La piscifactoría onshore del muelle 11 del Puerto de Alicante se prepara para introducir sus primeros alevines de seriola (pez limón/lechóla), un hito para la diversificación acuícola en el Mediterráneo y una apuesta industrial basada en recirculación de agua de mar (RAS).
Alicante está a punto de abrir una nueva etapa en la acuicultura española con un gesto que, en el sector, vale más que una inauguración: la primera “siembra” de peces. La instalación en tierra dedicada a Seriola dumerili —conocida como seriola, pez limón o lechola— entra en la cuenta atrás para recibir a sus primeros alevines y activar el ciclo productivo. La compañía promotora, Alicante Aquaculture / Aquaculture, presenta el proyecto como la mayor granja en tierra del mundo para esta especie, con la mirada puesta en un mercado que crece en hostelería y en la demanda internacional.
La noticia no es solo que Alicante vaya a criar seriola, sino cómo lo hará: en una granja construida en tierra, alimentada por agua marina captada y tratada, con tecnología de recirculación (RAS) para controlar parámetros, bioseguridad y estabilidad productiva. La instalación se ubica en la explanada del muelle 11 del Puerto de Alicante, y la empresa ha venido ultimando ajustes para ponerla en marcha en la segunda mitad de febrero de 2026, momento en el que se prevé la entrada de los alevines.
Ese primer lote —la “siembra”— es el verdadero inicio: marca el paso de obra y pruebas a operación productiva, y abre un calendario que, en proyectos de engorde, se mide en meses de crecimiento y conversión alimentaria, no en cortes de cinta.
En la acuicultura mediterránea, Seriola dumerili se ha convertido en un símbolo de diversificación: una especie de alto valor, apreciada en mercados como el asiático y con creciente tracción en la restauración europea. Según información publicada sobre el proyecto, la comercialización de la primera cosecha llegaría ya con interés del canal horeca.
Para el sector, el movimiento tiene un mensaje de fondo: España quiere disputar liderazgo en nuevas especies marinas, más allá del binomio dorada-lubina, y hacerlo con modelos industriales que reduzcan incertidumbres sanitarias y de suministro.
El modelo RAS en tierra gana adeptos porque permite controlar el entorno de cultivo (temperatura, oxígeno, calidad del agua) y elevar los estándares de bioseguridad. La propia iniciativa se presenta con atributos ligados a pureza y control del producto.
Pero el RAS también concentra uno de los grandes debates de la acuicultura europea: energía y costes operativos. Bombear, filtrar, recircular y mantener estabilidad de parámetros exige consumo eléctrico y una estrategia clara para no perder competitividad, especialmente en un escenario de precios energéticos volátiles.
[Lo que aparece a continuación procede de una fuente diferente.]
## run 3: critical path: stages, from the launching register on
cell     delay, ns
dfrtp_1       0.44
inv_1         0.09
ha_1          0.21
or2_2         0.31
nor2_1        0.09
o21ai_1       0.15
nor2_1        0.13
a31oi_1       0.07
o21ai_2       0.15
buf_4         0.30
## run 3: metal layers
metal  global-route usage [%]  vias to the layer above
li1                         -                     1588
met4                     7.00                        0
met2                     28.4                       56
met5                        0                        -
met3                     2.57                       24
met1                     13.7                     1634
File: src/rtl/baud_pkg.sv
package baud_pkg;
  localparam int SEL_W   = 3;
  localparam int MOD_W   = 4;
  localparam int CNT_W   = 5;
  localparam int CTRL_W  = 8;
  localparam int NUM_CH  = 2;
  localparam int CH_TX   = 0;
  localparam int CH_RX   = 1;
endpackage

File: src/rtl/baud_prescaler.sv
module baud_prescaler #(
  parameter int SEL_W = baud_pkg::SEL_W
) (
  input  logic             clk,
  input  logic             rst_ni,
  input  logic             restart,
  input  logic [SEL_W-1:0] sel,
  input  logic             ext_clk,
  output logic             tick
);
  localparam int PRE_W   = (1 << SEL_W) - 1;
  localparam int EXT_SEL = (1 << SEL_W) - 1;

  logic [PRE_W-1:0] pre_q, pre_d;
  logic [2:0]       sync_q, sync_d;
  logic [PRE_W-1:0] mask;
  logic             ext_rise;

  always_comb begin
    mask = '0;
    for (int i = 0; i < PRE_W; i++) begin
      if (i <= int'(sel)) mask[i] = 1'b1;
    end
  end

  assign ext_rise = sync_q[1] & ~sync_q[2];

  always_comb begin
    pre_d  = restart ? '0 : pre_q + 1'b1;
    sync_d = {sync_q[1:0], ext_clk};
    if (int'(sel) == EXT_SEL) tick = ext_rise;
    else                      tick = ((pre_q & mask) == mask);
  end

  always_ff @(posedge clk or negedge rst_ni) begin
    if (!rst_ni) begin
      pre_q  <= '0;
      sync_q <= '0;
    end else begin
      pre_q  <= pre_d;
      sync_q <= sync_d;
    end
  end

  // a tick never lasts two cycles unless a write intervenes
  assert_tick_single_R3: assert property (@(posedge clk) disable iff (!rst_ni)
    (tick && !restart) |=> !tick);
endmodule

File: src/rtl/baud_channel.sv
module baud_channel #(
  parameter int MOD_W = baud_pkg::MOD_W,
  parameter int CNT_W = baud_pkg::CNT_W
) (
  input  logic             clk,
  input  logic             rst_ni,
  input  logic             tick,
  input  logic             en,
  input  logic             clr,
  input  logic [MOD_W-1:0] modulus,
  output logic             bit_clk
);
  logic [CNT_W-1:0] cnt_q, cnt_d;
  logic             tog_q, tog_d;
  logic [CNT_W-1:0] limit;
  logic             at_limit;

  assign limit    = CNT_W'(modulus);
  assign at_limit = (cnt_q == limit);

  always_comb begin
    cnt_d = cnt_q;
    tog_d = tog_q;
    if (clr || !en) begin
      cnt_d = '0;
      tog_d = 1'b0;
    end else if (tick) begin
      if (at_limit) begin
        cnt_d = '0;
        tog_d = ~tog_q;
      end else begin
        cnt_d = cnt_q + 1'b1;
      end
    end
  end

  always_ff @(posedge clk or negedge rst_ni) begin
    if (!rst_ni) begin
      cnt_q <= '0;
      tog_q <= 1'b0;
    end else begin
      cnt_q <= cnt_d;
      tog_q <= tog_d;
    end
  end

  assign bit_clk = tog_q;

  // the count never runs past the modulus
  assert_cnt_bound_R5: assert property (@(posedge clk) disable iff (!rst_ni)
    cnt_q <= limit);

  // a running output only flips on a tick that found the count at the modulus
  assert_flip_on_match_R5: assert property (@(posedge clk) disable iff (!rst_ni)
    ($past(en) && !$past(clr) && !$stable(tog_q)) |->
      ($past(tick) && $past(cnt_q) == $past(limit)));

  // a disabled channel is held at zero
  assert_hold_zero_R7: assert property (@(posedge clk) disable iff (!rst_ni)
    !en |=> (cnt_q == '0 && !tog_q));
endmodule

File: src/rtl/baud_clkgen.sv
module baud_clkgen #(
  parameter int SEL_W  = baud_pkg::SEL_W,
  parameter int MOD_W  = baud_pkg::MOD_W,
  parameter int CNT_W  = baud_pkg::CNT_W,
  parameter int CTRL_W = baud_pkg::CTRL_W
) (
  input  logic              clk,
  input  logic              rst_n,
  input  logic              wr_en,
  input  logic [CTRL_W-1:0] wr_data,
  input  logic              ext_clk,
  input  logic              tx_en,
  input  logic              rx_en,
  output logic              tx_clk,
  output logic              rx_clk
);
  localparam int NCH   = baud_pkg::NUM_CH;
  localparam int FLD_W = SEL_W + MOD_W;

  logic [1:0]       rst_sync_q;
  logic             rst_ni;
  logic [FLD_W-1:0] ctrl_q, ctrl_d;
  logic             tick;
  logic [NCH-1:0]   ch_en;
  logic [NCH-1:0]   ch_clk;

  always_ff @(posedge clk or negedge rst_n) begin
    if (!rst_n) rst_sync_q <= 2'b00;
    else        rst_sync_q <= {rst_sync_q[0], 1'b1};
  end
  assign rst_ni = rst_sync_q[1];

  always_comb begin
    ctrl_d = ctrl_q;
    if (wr_en) ctrl_d = wr_data[FLD_W-1:0];
  end

  always_ff @(posedge clk or negedge rst_ni) begin
    if (!rst_ni) ctrl_q <= '0;
    else         ctrl_q <= ctrl_d;
  end

  baud_prescaler #(.SEL_W(SEL_W)) u_pre (
    .clk     (clk),
    .rst_ni  (rst_ni),
    .restart (wr_en),
    .sel     (ctrl_q[FLD_W-1:MOD_W]),
    .ext_clk (ext_clk),
    .tick    (tick)
  );

  assign ch_en[baud_pkg::CH_TX] = tx_en;
  assign ch_en[baud_pkg::CH_RX] = rx_en;

  for (genvar g = 0; g < NCH; g++) begin : g_ch
    baud_channel #(.MOD_W(MOD_W), .CNT_W(CNT_W)) u_ch (
      .clk     (clk),
      .rst_ni  (rst_ni),
      .tick    (tick),
      .en      (ch_en[g]),
      .clr     (wr_en),
      .modulus (ctrl_q[MOD_W-1:0]),
      .bit_clk (ch_clk[g])
    );
  end

  assign tx_clk = ch_clk[baud_pkg::CH_TX];
  assign rx_clk = ch_clk[baud_pkg::CH_RX];

  // a write leaves both outputs low in the following cycle
  assert_write_restart_R6: assert property (@(posedge clk) disable iff (!rst_ni)
    wr_en |=> (!tx_clk && !rx_clk));

  // the modulus field follows the written byte
  assert_ctrl_load_R2: assert property (@(posedge clk) disable iff (!rst_ni)
    wr_en |=> ctrl_q[MOD_W-1:0] == $past(wr_data[MOD_W-1:0]));
endmodule

File: config.mk
export PLATFORM = sky130hd
export DESIGN_NAME = baud_clkgen
export DESIGN_NICKNAME = d
export VERILOG_FILES = /design/src/rtl/baud_pkg.sv /design/src/rtl/baud_prescaler.sv /design/src/rtl/baud_channel.sv /design/src/rtl/baud_clkgen.sv
export SDC_FILE = /design/constraint.sdc
export NUM_CORES = 1
export LEC_CHECK = 0
export BUFFER_PORTS_ARGS = -buffer_cell sky130_fd_sc_hd__buf_4
export CAP_MARGIN = 20
export CORE_UTILIZATION = 30
export DETAILED_ROUTE_END_ITERATION = 7
export HOLD_SLACK_MARGIN = 0.12
export PLACE_DENSITY_LB_ADDON = 0.3
export SYNTH_ARGS = -nofsm -noshare
export SYNTH_HDL_FRONTEND = slang
export SYNTH_SLANG_ARGS = --single-unit
File: constraint.sdc
create_clock -name clk -period 2.3 [get_ports clk]
set_input_delay 0.46 -clock clk [delete_from_list [all_inputs] [get_ports clk]]
set_output_delay 0.46 -clock clk [all_outputs]
set_load 0.01 [all_outputs]
==> run metrics, run 1 <==
status finished, final reports clean; total power 1.27 mW; Yosys reg bits 31; post-CTS sizing 0; area of the mapped netlist 0.00163 mm2; area of the multi-input gates 817 um2; first-pass GRT wire length 5350 um; worst IR drop on VDD 372 uV; IO Port Bufs 14; routed via count 1,175; post-synthesis cell count 151; crit-path max FO 11; cts bufs inserted 5; prevailing post-synth register cell dfrtp_1; Synthesized Nets 168; most frequent cell after synthesis dfrtp_1; Finished Cell Area 0.00193 mm2; placed cell areas 0.00180 mm2; Final Hold Violating Endpoints 0; die height 75.8 um; share of layout cells above drive strength 1 0.247; nets@finish 186; GRT overflow 0; YS warnings 0; Worst Setup SP u_pre.pre_q[2]; H-tree levels 2; kind of cell adding the most delay to the critical path compound AO/OA/AOI/OAI gates; WL final 3070 um; Hold Path Class flip-flop to async pin; crit path launch type flip-flop; most frequent cells after synthesis dfrtp_1, nand3_1, nand2_1; post-layout util 0.373; via/cell ratio 4.90; Pleak 0.791 nW; Initial Util 0.316; area grow syn2layout 18.0%; clk buf depth 2; setup_tns 0 ps; endpoint type of the worst setup path flip-flop; WP data required 2510 ps; PD cells 659 mW/mm2; CP max-delay cell o311ai_2; Seq/Total Area, Yosys 0.475; gpl congestion 0.812; antenna viol nets, final 0; CP peak stage delay 760 ps; fill count 497; initial drt markers 85; Chip Width 75.8 um; Post-synth EDFFs 0; area share of the largest cell type after synthesis 0.475; Crit path buffers/inverters 0; Fmax achieved 503 MHz; clock root buffer master clkbuf_8; post-synthesis average cell area 10.8 um2; Async SR Flop Fraction 1.00; worst skew pair latency 290 ps; Clock Sinks 31; Final min period 1990 ps; drt pass-1 iters 4; antenna diode count 0; WL per Instance 12.8 um; max cap viols 0; Slew @ Worst Pin 866 ps; DIE AREA 0.00575 mm2; # DRC 0; CTS tree built; gr usage total 0.125; fin. max-slew vios 0; max_slew headroom 0.422; post-DP HPWL 2230 um; antenna violations before repair 0; # IOs 16; R2R Path Start u_pre.pre_q[2]; count of cell types in the netlist 43; CP Cell Sequence and2b_1, nor3b_2, o311ai_2, a22oi_1, o22ai_1; WS Path Type flip-flop to flip-flop; RSZ-0062 raised after global routing no; post-CTS setup repair buffer count 0; Setup violations, final 0; Sequential cell area 776 um2; largest net degree at the start of global routing 30; skew final 11.3 ps; number of global-route vias before repair 1,127; row cnt 26; Final period util 0.865; CORE AREA 0.00517 mm2; Synth area leaders dfrtp_1, mux2_2, xor2_1; post-synth top area cell dfrtp_1; Clk pin slew, worst setup/hold paths 70 ps; Worst Path Arrival 2200 ps
[placed cells by master (no fill, tap or decap), types with 2 or more instances in the layout]
cell,n
nand2_1,11
o211ai_1,4
ha_1,3
mux2_2,7
o21ai_0,2
dfrtp_1,31
and2b_1,2
nor2_1,9
o22ai_1,3
xnor2_1,4
nor2b_1,4
or3_1,4
inv_1,2
o31ai_2,2
xor2_1,7
a21oi_2,2
mux2i_1,3
o21ai_1,2
a22oi_1,2
nand4_1,2
a21oi_1,7
buf_4,15
nand3_1,12
nand2b_1,2
a21boi_1,2
clkbuf_8,6
nor3_1,2
[routing by layer]
layer	global-route usage	up-vias	wire length (um)
met2	0.193	14	1400
met3	0.0397	2	100
met1	0.167	582	1540
met4	0.0432	0	28
li1	-	577	-
met5	0	-	0
[sequential cells by signal (all words and copies together), names as in the netlist]
register,flops
ctrl_q,7
u_pre.sync_q,3
g_ch.u_ch.bit_clk,2
u_pre.pre_q,7
rst_sync_q,2
g_ch.u_ch.cnt_q,10
[stage by stage]
| step | std cells | hold slack (ps) | setup WS [ps] |
|---|---|---|---|
| 3_5_place_dp | 231 | 246 | 296 |
| 4_1_cts | 240 | 258 | 294 |
| 5_1_grt | 240 | 269 | 162 |
| 6_report | 240 | 234 | 310 |
| 3_3_place_gp | 231 | 243 | 390 |
| 2_1_floorplan | 151 | 164 | 735 |
[what timing repair did]
item / CTS / global route
hold buffers: 1 / 0
endpoints found under the hold margin: 2 / 0
endpoints found under the setup margin: 0 / 0
[layout make-up]
type                       instances  share of cell area
sequential                        31               0.402
inverter                           2             0.00389
clock inverter                     2              0.0182
tap                               70              0.0454
clock buffer                       6              0.0428
multi-input combinational        113               0.424
timing repair buffer              16              0.0636
[kinds of logic after synthesis]
family,synth area share
AO/OA/AOI/OAI,0.159
adder cells (fa/ha/maj),0.0230
XOR/XNOR,0.0590
other,0.00229
buffers and inverters,0.0253
multiplexers,0.0666
flip-flops,0.475
AND/OR/NAND/NOR,0.191
<file path="src/rtl/tdma_pkg.sv">
`timescale 1ns/1ps
// Shared sizes, schedule types and helper functions for the TDMA arbiter.
// Assumes NUM_SEGS and SLOTS_PER_SEG are powers of two.
package tdma_pkg;
    parameter int NUM_MASTERS   = 4;
    parameter int NUM_SEGS      = 8;
    parameter int SLOTS_PER_SEG = 4;
    parameter int TW            = 16;

    localparam int MW = $clog2(NUM_MASTERS);
    localparam int SW = $clog2(NUM_SEGS);
    localparam int OW = $clog2(SLOTS_PER_SEG);

    localparam logic [2:0] FLD_START  = 3'd0;
    localparam logic [2:0] FLD_COUNT  = 3'd1;
    localparam logic [2:0] FLD_OWNER  = 3'd2;
    localparam logic [2:0] FLD_LEN    = 3'd3;
    localparam logic [2:0] FLD_PERIOD = 3'd4;
    localparam logic [2:0] FLD_NSEG   = 3'd5;
    localparam logic [2:0] FLD_MODE   = 3'd6;

    typedef logic [TW-1:0] time_t;

    typedef enum logic [1:0] {
        MODE_SLOT = 2'd0,
        MODE_LEN  = 2'd1,
        MODE_UNI  = 2'd2,
        MODE_RSVD = 2'd3
    } mode_e;

    typedef struct packed {
        time_t                                start;
        logic [OW-1:0]                        cnt_m1;
        logic [SLOTS_PER_SEG-1:0][MW-1:0]     owner;
        logic [SLOTS_PER_SEG-1:0][TW-1:0]     len;
    } seg_t;

    typedef struct packed {
        time_t                    period;
        logic [SW-1:0]            nseg_m1;
        mode_e                    mode;
        seg_t [NUM_SEGS-1:0]      seg;
    } sched_t;

    // Schedule loaded at reset: one segment, owners in id order, 4-cycle slots.
    function automatic sched_t default_sched();
        sched_t d;
        d         = '0;
        d.period  = TW'(16);
        d.mode    = MODE_UNI;
        for (int g = 0; g < NUM_SEGS; g++) begin
            d.seg[g].cnt_m1 = OW'(SLOTS_PER_SEG - 1);
            for (int o = 0; o < SLOTS_PER_SEG; o++) begin
                d.seg[g].owner[o] = MW'(o % NUM_MASTERS);
                d.seg[g].len[o]   = TW'(4);
            end
        end
        return d;
    endfunction

    // Length of slot o of segment g; single-slot mode never expires on its own.
    function automatic time_t slot_len(sched_t s, logic [SW-1:0] g, logic [OW-1:0] o);
        case (s.mode)
            MODE_SLOT: return '1;
            MODE_LEN:  return s.seg[g].len[o];
            default:   return s.seg[g].len[0];
        endcase
    endfunction

    // Owner of slot o of segment g under the live mode.
    function automatic logic [MW-1:0] slot_owner(sched_t s, logic [SW-1:0] g, logic [OW-1:0] o);
        if (s.mode == MODE_SLOT) return s.seg[g].owner[0];
        return s.seg[g].owner[o];
    endfunction
endpackage

</file>
<file path="src/rtl/tdma_sched_table.sv">
`timescale 1ns/1ps
// Shadow and live copies of the schedule. Writes land in the shadow copy;
// on commit the live copy takes the shadow including any same-cycle write.
// Assumes the writer keeps segment starts ascending.
module tdma_sched_table
    import tdma_pkg::*;
(
    input  logic          clk,
    input  logic          rst_n,
    input  logic          wr_en,
    input  logic [2:0]    wr_field,
    input  logic [SW-1:0] wr_seg,
    input  logic [OW-1:0] wr_idx,
    input  time_t         wr_data,
    input  logic          commit,
    output sched_t        act,
    output sched_t        nxt
);
    sched_t shadow;

    // Shadow contents after this cycle's write.
    always_comb begin
        nxt = shadow;
        if (wr_en) begin
            case (wr_field)
                FLD_START:  nxt.seg[wr_seg].start          = wr_data;
                FLD_COUNT:  nxt.seg[wr_seg].cnt_m1         = wr_data[OW-1:0];
                FLD_OWNER:  nxt.seg[wr_seg].owner[wr_idx]  = wr_data[MW-1:0];
                FLD_LEN:    nxt.seg[wr_seg].len[wr_idx]    = wr_data;
                FLD_PERIOD: nxt.period                     = wr_data;
                FLD_NSEG:   nxt.nseg_m1                    = wr_data[SW-1:0];
                FLD_MODE:   nxt.mode                       = mode_e'(wr_data[1:0]);
                default:    ;
            endcase
        end
    end

    // Register shadow every cycle; live copy only on commit.
    always_ff @(posedge clk) begin
        if (!rst_n) begin
            shadow <= default_sched();
            act    <= default_sched();
        end else begin
            shadow <= nxt;
            if (commit) act <= nxt;
        end
    end

    a_r8_live_hold: assert property (@(posedge clk) disable iff (!rst_n)
        !commit |=> $stable(act));
endmodule

</file>
<file path="src/rtl/tdma_slot_seq.sv">
`timescale 1ns/1ps
// Period counter plus segment / owner-position tracking. A down-counter holds
// the cycles left in the current slot, so no division is needed. A segment
// start preempts a running slot (truncation). Assumes period >= 1 and slot
// lengths >= 1.
module tdma_slot_seq
    import tdma_pkg::*;
(
    input  logic          clk,
    input  logic          rst_n,
    input  logic          restart,
    input  sched_t        act,
    input  sched_t        nxt,
    output time_t         cnt,
    output logic [SW-1:0] seg,
    output logic [OW-1:0] own,
    output logic          commit
);
    time_t         left;
    time_t         ncnt;
    logic [SW-1:0] seg_up;
    logic [OW-1:0] own_up;
    logic          bound;
    logic          expire;

    // Next-position decode for the current cycle.
    always_comb begin
        ncnt   = cnt + 1'b1;
        seg_up = seg + 1'b1;
        own_up = (own == act.seg[seg].cnt_m1) ? '0 : own + 1'b1;
        bound  = (seg != act.nseg_m1) && (ncnt == act.seg[seg_up].start);
        expire = (left == TW'(1));
        commit = restart || (cnt == act.period - 1'b1);
    end

    // Advance counter, segment and slot position.
    always_ff @(posedge clk) begin
        if (!rst_n) begin
            cnt  <= '0;
            seg  <= '0;
            own  <= '0;
            left <= slot_len(default_sched(), '0, '0);
        end else if (commit) begin
            cnt  <= '0;
            seg  <= '0;
            own  <= '0;
            left <= slot_len(nxt, '0, '0);
        end else begin
            cnt <= ncnt;
            if (bound) begin
                seg  <= seg_up;
                own  <= '0;
                left <= slot_len(act, seg_up, '0);
            end else if (expire) begin
                own  <= own_up;
                left <= slot_len(act, seg, own_up);
            end else begin
                left <= left - 1'b1;
            end
        end
    end

    a_r3_count_up: assert property (@(posedge clk) disable iff (!rst_n)
        !commit |=> cnt == $past(cnt) + 1'b1);
    a_r3_wrap: assert property (@(posedge clk) disable iff (!rst_n)
        commit |=> (cnt == '0 && seg == '0 && own == '0));
    a_r10_restart: assert property (@(posedge clk) disable iff (!rst_n)
        restart |=> cnt == '0);
    a_r7_seg_on_time: assert property (@(posedge clk) disable iff (!rst_n)
        (!commit && seg != act.nseg_m1 && ncnt == act.seg[seg_up].start)
        |=> (seg == $past(seg_up) && own == '0));
    a_r5_pos_in_list: assert property (@(posedge clk) disable iff (!rst_n)
        own <= act.seg[seg].cnt_m1);
endmodule

</file>
<file path="src/rtl/tdma_grant_gen.sv">
`timescale 1ns/1ps
// One-hot grant decode: the slot owner is granted only if it requests and
// the arbiter is enabled and out of reset. Idle slots are never reused.
module tdma_grant_gen #(
    parameter int NM = 4,
    parameter int MW = 2
) (
    input  logic          rst_n,
    input  logic          en,
    input  logic [NM-1:0] req,
    input  logic [MW-1:0] owner,
    output logic [NM-1:0] gnt
);
    for (genvar m = 0; m < NM; m++) begin : g_dec
        assign gnt[m] = rst_n && en && req[m] && (owner == MW'(m));
    end
endmodule

</file>
<file path="src/rtl/tdma_seg_arbiter.sv">
`timescale 1ns/1ps
// Segmented time-division bus arbiter top. Ties the schedule table, the
// slot sequencer and the grant decoder together. A write while disabled
// restarts the period with the new table.
module tdma_seg_arbiter
    import tdma_pkg::*;
(
    input  logic                   clk,
    input  logic                   rst_n,
    input  logic                   arb_en,
    input  logic [NUM_MASTERS-1:0] req,
    input  logic                   cfg_wr,
    input  logic [2:0]             cfg_field,
    input  logic [SW-1:0]          cfg_seg,
    input  logic [OW-1:0]          cfg_idx,
    input  logic [TW-1:0]          cfg_data,
    output logic [NUM_MASTERS-1:0] gnt,
    output logic [TW-1:0]          period_cnt
);
    sched_t        act;
    sched_t        nxt;
    logic [SW-1:0] seg;
    logic [OW-1:0] own;
    logic          commit;
    logic          restart;
    logic [MW-1:0] owner;

    // Restart request and current owner lookup.
    always_comb begin
        restart = cfg_wr && !arb_en;
        owner   = slot_owner(act, seg, own);
    end

    tdma_sched_table u_table (
        .clk(clk), .rst_n(rst_n), .wr_en(cfg_wr), .wr_field(cfg_field),
        .wr_seg(cfg_seg), .wr_idx(cfg_idx), .wr_data(cfg_data),
        .commit(commit), .act(act), .nxt(nxt)
    );

    tdma_slot_seq u_seq (
        .clk(clk), .rst_n(rst_n), .restart(restart), .act(act), .nxt(nxt),
        .cnt(period_cnt), .seg(seg), .own(own), .commit(commit)
    );

    tdma_grant_gen #(.NM(NUM_MASTERS), .MW(MW)) u_gnt (
        .rst_n(rst_n), .en(arb_en), .req(req), .owner(owner), .gnt(gnt)
    );

    a_r1_onehot: assert property (@(posedge clk) disable iff (!rst_n)
        $onehot0(gnt));
    a_r1_needs_req: assert property (@(posedge clk) disable iff (!rst_n)
        (gnt & ~req) == '0);
    a_r2_idle_slot: assert property (@(posedge clk) disable iff (!rst_n)
        !req[owner] |-> gnt == '0);
    a_r1_slot_hold: assert property (@(posedge clk) disable iff (!rst_n)
        ($stable(seg) && $stable(own) && $stable(req) && $stable(arb_en)
         && period_cnt != '0) |-> $stable(gnt));
endmodule

</file>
Ahí se juega buena parte de la credibilidad del “nuevo” modelo: no basta con producir, hay que hacerlo con números y con licencia social.
La empresa no oculta su voluntad de ampliar huella y capacidades: la información publicada señala que el proyecto se acompaña de peticiones de más superficie portuaria para crecer.
En paralelo, el historial informativo del desarrollo —desde su planteamiento inicial hasta la recta final— refleja un recorrido administrativo y técnico típico de infraestructuras acuícolas innovadoras: permisos, ingeniería, obra, pruebas y arranque.